---------- Recorded information ----------
From an optimization exercise on the open Yosys and OpenROAD flow, aimed at small area; shortcuts taken in it are not production practice. RTL that was checked went through simulation tests only; none was proved equivalent to the original. Function not checked in run 8: the RTL went through the layout flow alone. No activity file was given, so power comes from the tool's default toggle rates.

`design.v`:
```
module segment_descriptor_codec (
    input  wire [31:0] base,
    input  wire [31:0] limit,
    input  wire [7:0]  access,
    input  wire [63:0] rec,
    output wire [63:0] enc,
    output wire [31:0] dec_base,
    output wire [31:0] dec_limit,
    output wire        dec_gran
);
    wire bytg = (limit[31:17] == 15'd0) && (!limit[16] || (limit[15:0] == 16'd0));
    wire [19:0] lp = limit[31:12];
    wire [20:0] bw;
    assign bw[0] = ~&limit[11:0];
    genvar i;
    generate for (i = 0; i < 20; i = i + 1) begin : g_dec
        assign bw[i+1] = bw[i] & ~lp[i];
    end endgenerate
    wire [19:0] pg = lp ^ bw[19:0];
    wire [19:0] lim20 = bytg ? limit[19:0] : pg;
    wire [3:0]  flags = {~bytg, 3'b100};
    assign enc = {base[31:24],             
                  flags, lim20[19:16],     
                  access,                  
                  base[23:0],              
                  lim20[15:0]};            
    wire [19:0] raw = {rec[51:48], rec[15:0]};
    assign dec_gran  = rec[55] & rec[54];
    assign dec_base  = {rec[63:56], rec[39:16]};
    assign dec_limit = dec_gran ? {raw, 12'hFFF} : {12'd0, raw};
endmodule
module annette_desc_block (
    input  wire        clk,
    input  wire        rst,           
    input  wire [31:0] table_base,
    input  wire        cpl0,
    output wire        cmd_ready,
    input  wire        cmd_valid,
    input  wire [7:0]  cmd,
    input  wire [31:0] base_in,
    input  wire [31:0] limit_in,
    input  wire [7:0]  access_in,
    input  wire [63:0] rec_in,
    input  wire        res_rd,
    input  wire        wr_valid,
    input  wire [31:0] wr_addr,
    input  wire [1:0]  wr_size,
    output wire [63:0] res,
    output wire [7:0]  status,
    output wire        mem_we,
    output wire [31:0] mem_addr,
    output wire [63:0] mem_wdata,
    input  wire        mem_ready,
    output wire        gdtr_we,
    output wire [15:0] gdtr_limit,
    output wire [31:0] gdtr_base
);
    localparam [2:0] F_ILLEGAL_COMMAND     = 3'd1;
    localparam [2:0] F_NOT_INSTALLED       = 3'd2;
    localparam [2:0] F_ALREADY_INSTALLED   = 3'd3;
    localparam [2:0] F_PRIVILEGE_VIOLATION = 3'd4;
    localparam [2:0] F_TABLE_REGION_WRAP   = 3'd5;
    localparam [2:0] F_TABLE_MUTATED       = 3'd6;
    localparam [2:0] F_READ_UNWRITTEN      = 3'd7;
    reg  [2:0]  st;
    reg  [2:0]  cause;
    reg  [63:0] r;
    wire idle      = ~st[2] & ~st[0];
    wire life      = st[1] & ~st[2];
    wire fault     = |cause;
    wire written   = ~r[63] | r[54];
    wire [63:0] enc_rec;
    wire [31:0] dec_base, dec_limit;
    wire        dec_gran;
    segment_descriptor_codec u_codec (
        .base      (base_in),
        .limit     (limit_in),
        .access    (access_in),
        .rec       (rec_in),
        .enc       (enc_rec),
        .dec_base  (dec_base),
        .dec_limit (dec_limit),
        .dec_gran  (dec_gran)
    );
    wire [1:0]  idx = st[1:0];
    wire [26:0] A   = wr_addr[31:5];
    wire [26:0] T   = table_base[31:5];
    wire [5:0]  lo  = {1'b0, wr_addr[4:0]} - {1'b0, table_base[4:0]};
    wire        bo  = lo[5];
    wire [2:0]  s   = {1'b0, table_base[4:3]} + {1'b0, idx};
    wire [27:0] c;
    wire [26:0] ma;                                  
    assign c[0]  = st[2] ? s[2] : bo;
    assign ma[0] = 1'b1;
    genvar i;
    generate for (i = 0; i < 27; i = i + 1) begin : g_inc
        if (i == 9 || i == 18) begin : g_grp
            assign c[i] = c[0] & (&T[i-1:0]);
        end else if (i > 0) begin : g_rip
            assign c[i] = c[i-1] & T[i-1];
        end
        if (i > 0) begin : g_ma
            assign ma[i] = ma[i-1] & A[i-1];
        end
    end endgenerate
    wire [26:0] TP  = T ^ c[26:0];
    wire [26:0] y   = A ^ TP;
    wire        z0  = ~|y;                           
    wire        m1  = ~|(y ^ ma);                    
    wire [4:0]  ol  = lo[4:0];
    wire        w8  = (&ol[4:3]) & (ol[2:0] != 3'd0);
    wire        w4  = (&ol[4:2]) & (ol[1:0] != 2'd0);
    wire        w2  = &ol;
    wire        wr_hits = z0 | (m1 & ((wr_size == 2'd3 & w8) |
                                      (wr_size == 2'd2 & w4) |
                                      (wr_size == 2'd1 & w2)));
    wire       g   = idx[1];    
    assign cmd_ready  = idle;
    assign res        = {r[63:54], 2'b00, r[51:0]};
    assign status     = {1'b0, 1'b0, cause, fault, life, 1'b0};
    assign mem_we     = st[2];
    assign mem_addr   = {TP, s[1:0], table_base[2:0]};
    assign mem_wdata  = {8'h00, g, 1'b1, 6'h00,
                         g, 2'b00, g, g & ~idx[0], 1'b0, g, 1'b0,
                         24'h000000, 2'b00, {14{g}}};
    assign gdtr_we    = ~st[2] & st[0];
    assign gdtr_limit = 16'd31;
    assign gdtr_base  = table_base;
    wire take  = idle & ~fault;
    wire c_cmd = take & cmd_valid;
    wire c_hi  = cmd[7:5] == 3'd0;
    wire k00   = c_hi & (cmd[4:0] == 5'h00);
    wire k01   = c_hi & (cmd[4:0] == 5'h01);
    wire k02   = c_hi & (cmd[4:0] == 5'h02);
    wire k03   = c_hi & (cmd[4:0] == 5'h03);
    wire k04   = c_hi & (cmd[4:0] == 5'h04);
    wire k10   = c_hi & (cmd[4:0] == 5'h10);
    wire k1x   = c_hi & (cmd[4:2] == 3'b100) & (cmd[1:0] != 2'b11) & (cmd[1:0] != 2'b00);
    wire kill  = ~(k00 | k01 | k02 | k03 | k04 | k10 | k1x);
    wire w_enc = c_cmd & k01;
    wire w_db  = c_cmd & k02;
    wire w_dl  = c_cmd & k03;
    wire w_dg  = c_cmd & k04;
    wire w_sel = c_cmd & k1x & life;
    wire w_res = w_enc | w_db | w_dl | w_dg | w_sel;
    wire hold  = ~w_res;
    wire        G    = rec_in[55] & rec_in[54];
    reg  [31:0] lo_new;
    integer k;
    always @* begin
        for (k = 0; k < 32; k = k + 1) begin
            lo_new[k] = w_enc & enc_rec[k];
            lo_new[k] = lo_new[k] | (w_db & dec_base[k]);
            lo_new[k] = lo_new[k] | (w_dl & dec_limit[k]);
        end
        lo_new[0] = lo_new[0] | (w_dg & G);
        lo_new[3] = lo_new[3] | (w_sel & cmd[1]);
        lo_new[4] = lo_new[4] | w_sel;
    end
    wire [2:0] f_new =
        ~c_cmd ? ((take & res_rd & ~written) ? F_READ_UNWRITTEN :
                  (take & ~res_rd & wr_valid & life & wr_hits) ? F_TABLE_MUTATED : 3'd0) :
        kill   ? F_ILLEGAL_COMMAND :
        k10    ? (life ? F_ALREADY_INSTALLED :
                  ((&table_base[31:5]) && (|table_base[4:0])) ? F_TABLE_REGION_WRAP : 3'd0) :
        k1x    ? (life ? 3'd0 : F_NOT_INSTALLED) : 3'd0;
    wire start = c_cmd & k10 & ~life & ~((&table_base[31:5]) && (|table_base[4:0]));
    always @(posedge clk) begin
        if (rst) begin
            st    <= 3'b000;
            cause <= 3'd0;
            r[63] <= 1'b1;
            r[54] <= 1'b0;
        end else begin
            if (f_new != 3'd0)
                cause <= f_new;
            if (w_res) begin
                r[63] <= w_enc & enc_rec[63];
                r[54] <= w_enc;
            end
            if (start)
                st <= 3'b100;
            else if (st[2]) begin
                if (mem_ready) begin
                    if (idx != 2'd3)
                        st <= {1'b1, idx + 2'd1};
                    else if (cpl0)
                        st <= 3'b001;
                    else begin
                        st    <= 3'b000;
                        cause <= F_PRIVILEGE_VIOLATION;
                    end
                end
            end else if (st[0])
                st <= 3'b010;
        end
    end
    always @(posedge clk) begin
        r[62:55] <= ({8{w_enc}}  & enc_rec[62:55]) | ({8{hold}}  & r[62:55]);
        r[53:32] <= ({22{w_enc}} & enc_rec[53:32]) | ({22{hold}} & r[53:32]);
        r[31:0]  <= lo_new | ({32{hold}} & r[31:0]);
    end
endmodule
```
----------
Work request → Find "else" in the preceding records. Copy each line that holds it.

Written answer →
        end else if (i > 0) begin : g_rip
        end else begin
            else if (st[2]) begin
                    else if (cpl0)
                    else begin
            end else if (st[0])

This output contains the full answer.